*RECORDS TO USE*:
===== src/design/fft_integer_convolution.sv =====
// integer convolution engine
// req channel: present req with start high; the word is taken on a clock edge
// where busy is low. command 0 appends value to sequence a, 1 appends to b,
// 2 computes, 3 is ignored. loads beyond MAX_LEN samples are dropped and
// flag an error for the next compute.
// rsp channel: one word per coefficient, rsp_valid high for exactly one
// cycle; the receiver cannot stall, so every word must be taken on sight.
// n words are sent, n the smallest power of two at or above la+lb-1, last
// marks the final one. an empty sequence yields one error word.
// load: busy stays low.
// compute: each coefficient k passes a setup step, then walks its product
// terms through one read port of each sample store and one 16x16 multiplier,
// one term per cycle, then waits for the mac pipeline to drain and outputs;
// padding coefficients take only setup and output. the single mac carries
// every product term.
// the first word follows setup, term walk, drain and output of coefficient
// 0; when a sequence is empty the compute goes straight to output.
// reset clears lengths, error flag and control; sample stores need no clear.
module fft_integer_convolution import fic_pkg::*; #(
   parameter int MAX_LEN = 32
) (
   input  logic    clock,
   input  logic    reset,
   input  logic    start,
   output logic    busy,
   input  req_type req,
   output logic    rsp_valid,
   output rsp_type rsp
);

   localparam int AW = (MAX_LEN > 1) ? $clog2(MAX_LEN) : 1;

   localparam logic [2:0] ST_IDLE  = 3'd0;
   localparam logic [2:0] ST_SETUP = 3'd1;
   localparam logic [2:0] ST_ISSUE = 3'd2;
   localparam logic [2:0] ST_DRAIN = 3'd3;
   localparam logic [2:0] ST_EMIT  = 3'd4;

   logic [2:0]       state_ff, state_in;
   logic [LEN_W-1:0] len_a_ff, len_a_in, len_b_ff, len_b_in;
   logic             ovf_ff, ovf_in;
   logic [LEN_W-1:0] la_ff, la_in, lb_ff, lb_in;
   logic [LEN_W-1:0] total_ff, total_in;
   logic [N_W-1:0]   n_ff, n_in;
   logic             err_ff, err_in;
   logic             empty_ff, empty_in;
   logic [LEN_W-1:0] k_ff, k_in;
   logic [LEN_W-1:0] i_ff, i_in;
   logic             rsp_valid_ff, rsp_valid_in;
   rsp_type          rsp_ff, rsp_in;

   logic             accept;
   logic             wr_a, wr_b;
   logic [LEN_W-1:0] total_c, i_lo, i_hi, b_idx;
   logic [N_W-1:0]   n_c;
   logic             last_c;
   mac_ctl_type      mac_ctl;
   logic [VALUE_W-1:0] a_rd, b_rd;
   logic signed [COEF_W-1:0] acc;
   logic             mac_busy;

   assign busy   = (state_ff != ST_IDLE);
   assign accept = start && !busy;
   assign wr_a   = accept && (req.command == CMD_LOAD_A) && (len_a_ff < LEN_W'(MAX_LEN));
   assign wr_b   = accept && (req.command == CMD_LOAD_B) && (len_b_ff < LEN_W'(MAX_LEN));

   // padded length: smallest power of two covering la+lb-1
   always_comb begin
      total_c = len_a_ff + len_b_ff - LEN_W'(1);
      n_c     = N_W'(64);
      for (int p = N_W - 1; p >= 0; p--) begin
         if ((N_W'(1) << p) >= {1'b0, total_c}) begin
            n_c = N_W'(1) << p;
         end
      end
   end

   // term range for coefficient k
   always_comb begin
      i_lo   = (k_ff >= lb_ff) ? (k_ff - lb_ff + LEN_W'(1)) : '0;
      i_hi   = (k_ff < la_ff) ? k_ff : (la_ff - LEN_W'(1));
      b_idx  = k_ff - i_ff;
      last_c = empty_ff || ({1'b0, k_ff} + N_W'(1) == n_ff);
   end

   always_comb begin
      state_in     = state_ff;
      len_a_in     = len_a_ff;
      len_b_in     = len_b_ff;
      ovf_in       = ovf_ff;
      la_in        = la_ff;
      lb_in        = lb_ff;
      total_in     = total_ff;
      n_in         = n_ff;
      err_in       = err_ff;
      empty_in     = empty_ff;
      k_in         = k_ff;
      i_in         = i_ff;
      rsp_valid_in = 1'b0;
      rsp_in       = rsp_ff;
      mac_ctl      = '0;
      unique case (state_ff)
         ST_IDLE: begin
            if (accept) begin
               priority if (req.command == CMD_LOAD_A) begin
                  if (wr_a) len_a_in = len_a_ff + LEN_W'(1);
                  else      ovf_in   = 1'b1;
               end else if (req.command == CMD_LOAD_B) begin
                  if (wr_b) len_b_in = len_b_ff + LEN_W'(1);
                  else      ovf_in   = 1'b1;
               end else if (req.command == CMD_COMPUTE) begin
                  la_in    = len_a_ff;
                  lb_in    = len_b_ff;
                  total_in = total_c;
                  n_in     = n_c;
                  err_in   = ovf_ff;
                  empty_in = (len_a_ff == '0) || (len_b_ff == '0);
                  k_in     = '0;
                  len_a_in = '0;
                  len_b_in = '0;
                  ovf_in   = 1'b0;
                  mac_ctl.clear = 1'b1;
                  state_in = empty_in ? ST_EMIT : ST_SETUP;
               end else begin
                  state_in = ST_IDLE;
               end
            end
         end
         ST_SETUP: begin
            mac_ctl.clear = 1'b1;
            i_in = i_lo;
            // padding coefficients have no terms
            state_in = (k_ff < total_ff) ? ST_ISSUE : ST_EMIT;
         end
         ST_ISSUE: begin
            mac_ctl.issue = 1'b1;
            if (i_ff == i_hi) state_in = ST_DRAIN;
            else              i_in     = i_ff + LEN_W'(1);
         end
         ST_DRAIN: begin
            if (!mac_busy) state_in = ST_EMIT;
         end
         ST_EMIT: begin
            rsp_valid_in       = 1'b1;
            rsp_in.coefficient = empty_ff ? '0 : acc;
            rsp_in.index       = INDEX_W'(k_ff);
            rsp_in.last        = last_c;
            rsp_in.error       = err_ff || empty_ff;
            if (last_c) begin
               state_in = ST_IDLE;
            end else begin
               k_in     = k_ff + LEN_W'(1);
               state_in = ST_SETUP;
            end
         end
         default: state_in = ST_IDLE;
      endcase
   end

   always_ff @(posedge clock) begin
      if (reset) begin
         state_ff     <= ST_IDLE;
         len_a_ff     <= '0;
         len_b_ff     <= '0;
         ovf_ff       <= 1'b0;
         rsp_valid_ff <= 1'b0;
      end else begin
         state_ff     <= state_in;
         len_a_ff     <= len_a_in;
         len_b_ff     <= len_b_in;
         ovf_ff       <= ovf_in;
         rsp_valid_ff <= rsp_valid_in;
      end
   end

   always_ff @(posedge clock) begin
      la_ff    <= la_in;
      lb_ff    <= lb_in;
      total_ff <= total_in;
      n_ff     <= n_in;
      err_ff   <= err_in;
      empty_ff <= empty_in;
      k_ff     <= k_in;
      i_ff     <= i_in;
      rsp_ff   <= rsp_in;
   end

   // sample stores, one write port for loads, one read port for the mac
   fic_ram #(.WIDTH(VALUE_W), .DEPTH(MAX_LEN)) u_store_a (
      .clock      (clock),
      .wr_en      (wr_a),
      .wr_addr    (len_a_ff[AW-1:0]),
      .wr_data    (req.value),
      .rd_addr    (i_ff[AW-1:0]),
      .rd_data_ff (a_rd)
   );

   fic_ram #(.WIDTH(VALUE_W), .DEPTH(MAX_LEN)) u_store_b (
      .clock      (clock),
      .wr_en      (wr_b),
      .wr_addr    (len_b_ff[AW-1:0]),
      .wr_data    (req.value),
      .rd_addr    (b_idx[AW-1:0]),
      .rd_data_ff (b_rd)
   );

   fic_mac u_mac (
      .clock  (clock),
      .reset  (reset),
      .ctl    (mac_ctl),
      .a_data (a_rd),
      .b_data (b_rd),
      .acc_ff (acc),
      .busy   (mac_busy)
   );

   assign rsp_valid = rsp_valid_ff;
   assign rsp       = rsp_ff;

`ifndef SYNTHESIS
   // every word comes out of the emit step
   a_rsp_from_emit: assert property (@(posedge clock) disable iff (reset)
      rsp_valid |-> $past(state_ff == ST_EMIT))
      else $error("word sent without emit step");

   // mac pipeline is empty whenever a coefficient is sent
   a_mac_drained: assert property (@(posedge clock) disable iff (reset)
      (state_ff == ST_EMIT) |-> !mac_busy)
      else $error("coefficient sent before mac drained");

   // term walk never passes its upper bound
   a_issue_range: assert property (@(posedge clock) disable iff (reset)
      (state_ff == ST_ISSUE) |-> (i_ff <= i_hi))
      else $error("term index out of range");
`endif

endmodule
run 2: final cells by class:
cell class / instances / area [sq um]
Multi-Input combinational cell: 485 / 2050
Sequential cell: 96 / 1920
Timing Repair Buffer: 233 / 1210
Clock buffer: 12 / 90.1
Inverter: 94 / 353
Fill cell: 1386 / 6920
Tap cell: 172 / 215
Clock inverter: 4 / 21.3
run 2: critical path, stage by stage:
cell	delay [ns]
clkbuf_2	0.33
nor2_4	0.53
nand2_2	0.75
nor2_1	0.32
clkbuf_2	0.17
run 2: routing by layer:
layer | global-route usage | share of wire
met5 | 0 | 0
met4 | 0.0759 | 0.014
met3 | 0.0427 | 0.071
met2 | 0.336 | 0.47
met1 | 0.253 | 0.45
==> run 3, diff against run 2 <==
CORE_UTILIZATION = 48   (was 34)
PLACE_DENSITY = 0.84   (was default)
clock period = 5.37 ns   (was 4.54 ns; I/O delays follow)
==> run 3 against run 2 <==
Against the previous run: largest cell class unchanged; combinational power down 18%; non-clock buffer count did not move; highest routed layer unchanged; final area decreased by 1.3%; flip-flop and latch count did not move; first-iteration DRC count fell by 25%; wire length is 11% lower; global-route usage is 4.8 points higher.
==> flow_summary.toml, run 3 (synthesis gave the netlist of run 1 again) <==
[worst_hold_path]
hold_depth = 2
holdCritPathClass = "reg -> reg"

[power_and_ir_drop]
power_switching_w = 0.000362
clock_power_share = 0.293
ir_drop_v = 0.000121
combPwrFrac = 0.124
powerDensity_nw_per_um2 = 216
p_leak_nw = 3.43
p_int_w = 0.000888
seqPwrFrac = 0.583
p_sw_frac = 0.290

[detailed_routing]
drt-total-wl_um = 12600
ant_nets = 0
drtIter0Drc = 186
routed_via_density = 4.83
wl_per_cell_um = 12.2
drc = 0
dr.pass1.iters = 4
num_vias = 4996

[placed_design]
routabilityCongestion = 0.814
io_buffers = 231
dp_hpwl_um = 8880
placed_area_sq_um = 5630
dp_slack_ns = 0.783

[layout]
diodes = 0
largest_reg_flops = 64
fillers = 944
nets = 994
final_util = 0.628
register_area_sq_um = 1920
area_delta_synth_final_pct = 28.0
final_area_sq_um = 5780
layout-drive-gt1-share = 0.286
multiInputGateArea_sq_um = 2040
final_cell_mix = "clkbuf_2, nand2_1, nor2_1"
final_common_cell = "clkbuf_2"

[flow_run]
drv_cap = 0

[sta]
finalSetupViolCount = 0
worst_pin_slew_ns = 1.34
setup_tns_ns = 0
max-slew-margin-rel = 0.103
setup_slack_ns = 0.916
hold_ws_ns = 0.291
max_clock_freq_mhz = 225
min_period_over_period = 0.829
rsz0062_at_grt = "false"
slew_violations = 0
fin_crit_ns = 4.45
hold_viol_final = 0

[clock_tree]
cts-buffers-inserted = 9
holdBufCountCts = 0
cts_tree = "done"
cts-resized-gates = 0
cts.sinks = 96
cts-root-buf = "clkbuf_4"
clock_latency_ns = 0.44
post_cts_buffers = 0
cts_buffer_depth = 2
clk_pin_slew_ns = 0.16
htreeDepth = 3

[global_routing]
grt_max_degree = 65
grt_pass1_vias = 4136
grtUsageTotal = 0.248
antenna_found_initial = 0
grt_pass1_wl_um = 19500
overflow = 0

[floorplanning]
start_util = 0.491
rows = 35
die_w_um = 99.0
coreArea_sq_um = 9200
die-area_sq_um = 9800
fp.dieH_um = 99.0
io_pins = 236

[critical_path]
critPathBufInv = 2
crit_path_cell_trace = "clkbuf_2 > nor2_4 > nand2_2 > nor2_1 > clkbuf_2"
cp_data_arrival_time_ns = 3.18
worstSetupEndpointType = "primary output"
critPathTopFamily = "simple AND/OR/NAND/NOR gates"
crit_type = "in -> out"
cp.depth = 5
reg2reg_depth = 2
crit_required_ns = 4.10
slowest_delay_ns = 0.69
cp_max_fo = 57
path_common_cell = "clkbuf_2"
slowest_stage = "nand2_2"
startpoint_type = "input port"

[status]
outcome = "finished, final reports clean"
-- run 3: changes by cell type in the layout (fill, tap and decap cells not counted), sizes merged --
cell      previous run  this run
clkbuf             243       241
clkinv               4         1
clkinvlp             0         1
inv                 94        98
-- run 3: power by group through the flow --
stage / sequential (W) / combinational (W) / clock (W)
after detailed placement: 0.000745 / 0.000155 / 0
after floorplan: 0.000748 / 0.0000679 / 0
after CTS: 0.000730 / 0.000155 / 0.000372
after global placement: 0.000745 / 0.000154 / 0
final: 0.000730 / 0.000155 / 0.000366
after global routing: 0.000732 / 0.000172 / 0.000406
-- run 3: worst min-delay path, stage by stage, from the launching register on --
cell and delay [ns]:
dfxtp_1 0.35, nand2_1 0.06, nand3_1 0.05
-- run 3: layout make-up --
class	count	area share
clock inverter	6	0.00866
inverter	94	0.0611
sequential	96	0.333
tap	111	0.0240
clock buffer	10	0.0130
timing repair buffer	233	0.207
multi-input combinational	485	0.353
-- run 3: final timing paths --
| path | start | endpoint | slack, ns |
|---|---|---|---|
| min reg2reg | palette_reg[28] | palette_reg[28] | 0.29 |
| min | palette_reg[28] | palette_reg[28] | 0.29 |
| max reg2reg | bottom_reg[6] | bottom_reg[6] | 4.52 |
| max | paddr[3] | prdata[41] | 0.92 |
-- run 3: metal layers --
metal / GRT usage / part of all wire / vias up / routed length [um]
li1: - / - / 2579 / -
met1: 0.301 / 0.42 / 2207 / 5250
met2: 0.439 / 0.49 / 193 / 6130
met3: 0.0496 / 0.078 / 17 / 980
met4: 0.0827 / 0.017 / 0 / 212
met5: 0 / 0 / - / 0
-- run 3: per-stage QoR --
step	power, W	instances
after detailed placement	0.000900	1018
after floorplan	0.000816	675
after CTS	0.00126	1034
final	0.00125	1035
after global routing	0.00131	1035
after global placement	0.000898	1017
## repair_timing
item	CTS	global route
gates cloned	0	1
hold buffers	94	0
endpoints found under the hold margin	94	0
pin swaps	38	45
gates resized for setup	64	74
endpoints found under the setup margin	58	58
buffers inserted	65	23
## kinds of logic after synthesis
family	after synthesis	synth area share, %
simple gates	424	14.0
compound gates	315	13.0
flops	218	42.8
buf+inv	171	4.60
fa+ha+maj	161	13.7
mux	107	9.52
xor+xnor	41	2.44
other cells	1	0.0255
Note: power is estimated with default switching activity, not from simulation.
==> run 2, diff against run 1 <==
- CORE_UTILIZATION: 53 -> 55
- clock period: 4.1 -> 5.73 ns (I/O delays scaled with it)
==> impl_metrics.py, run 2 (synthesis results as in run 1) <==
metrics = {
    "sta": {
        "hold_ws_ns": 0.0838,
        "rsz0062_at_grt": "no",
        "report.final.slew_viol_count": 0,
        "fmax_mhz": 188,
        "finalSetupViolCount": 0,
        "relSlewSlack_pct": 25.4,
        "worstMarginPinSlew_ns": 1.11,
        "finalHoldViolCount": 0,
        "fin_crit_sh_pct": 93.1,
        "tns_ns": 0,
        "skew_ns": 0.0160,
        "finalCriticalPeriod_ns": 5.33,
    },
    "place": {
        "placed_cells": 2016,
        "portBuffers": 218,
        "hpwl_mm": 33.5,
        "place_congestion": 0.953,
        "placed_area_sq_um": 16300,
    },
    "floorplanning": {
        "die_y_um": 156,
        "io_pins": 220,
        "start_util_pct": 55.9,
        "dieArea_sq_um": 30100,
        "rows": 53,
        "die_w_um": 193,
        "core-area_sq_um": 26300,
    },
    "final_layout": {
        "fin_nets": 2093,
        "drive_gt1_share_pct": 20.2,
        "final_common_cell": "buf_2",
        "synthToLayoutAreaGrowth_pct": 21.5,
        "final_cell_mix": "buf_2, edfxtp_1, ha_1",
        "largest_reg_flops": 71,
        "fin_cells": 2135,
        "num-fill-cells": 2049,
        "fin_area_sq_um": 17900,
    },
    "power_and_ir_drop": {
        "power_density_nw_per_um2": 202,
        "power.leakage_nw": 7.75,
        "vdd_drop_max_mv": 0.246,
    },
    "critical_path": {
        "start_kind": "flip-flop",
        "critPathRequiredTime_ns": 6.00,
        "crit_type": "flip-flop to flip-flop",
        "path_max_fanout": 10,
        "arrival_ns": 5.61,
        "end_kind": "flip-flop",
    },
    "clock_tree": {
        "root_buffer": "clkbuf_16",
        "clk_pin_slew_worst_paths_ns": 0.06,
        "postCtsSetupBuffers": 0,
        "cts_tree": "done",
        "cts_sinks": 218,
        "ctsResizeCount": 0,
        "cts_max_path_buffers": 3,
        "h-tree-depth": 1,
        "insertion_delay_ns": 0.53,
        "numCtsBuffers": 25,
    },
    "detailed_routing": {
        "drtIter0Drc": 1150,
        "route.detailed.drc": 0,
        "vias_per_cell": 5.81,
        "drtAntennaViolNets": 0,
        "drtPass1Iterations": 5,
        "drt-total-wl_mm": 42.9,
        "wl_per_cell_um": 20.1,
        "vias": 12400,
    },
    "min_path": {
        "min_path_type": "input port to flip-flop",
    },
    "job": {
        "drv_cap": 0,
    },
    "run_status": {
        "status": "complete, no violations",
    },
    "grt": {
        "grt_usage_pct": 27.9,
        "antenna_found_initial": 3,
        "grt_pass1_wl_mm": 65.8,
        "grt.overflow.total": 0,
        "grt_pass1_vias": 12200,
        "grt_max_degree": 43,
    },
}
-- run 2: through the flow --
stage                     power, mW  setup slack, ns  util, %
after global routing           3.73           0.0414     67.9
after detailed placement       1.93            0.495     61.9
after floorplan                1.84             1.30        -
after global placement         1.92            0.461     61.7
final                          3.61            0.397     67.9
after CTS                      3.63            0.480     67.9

*DIRECTIONS FOR THIS TASK*:
Search the data for the string "inserted" and copy every line where it appears.

*RESPONSE AREA*:
cts-buffers-inserted = 9
buffers inserted	65	23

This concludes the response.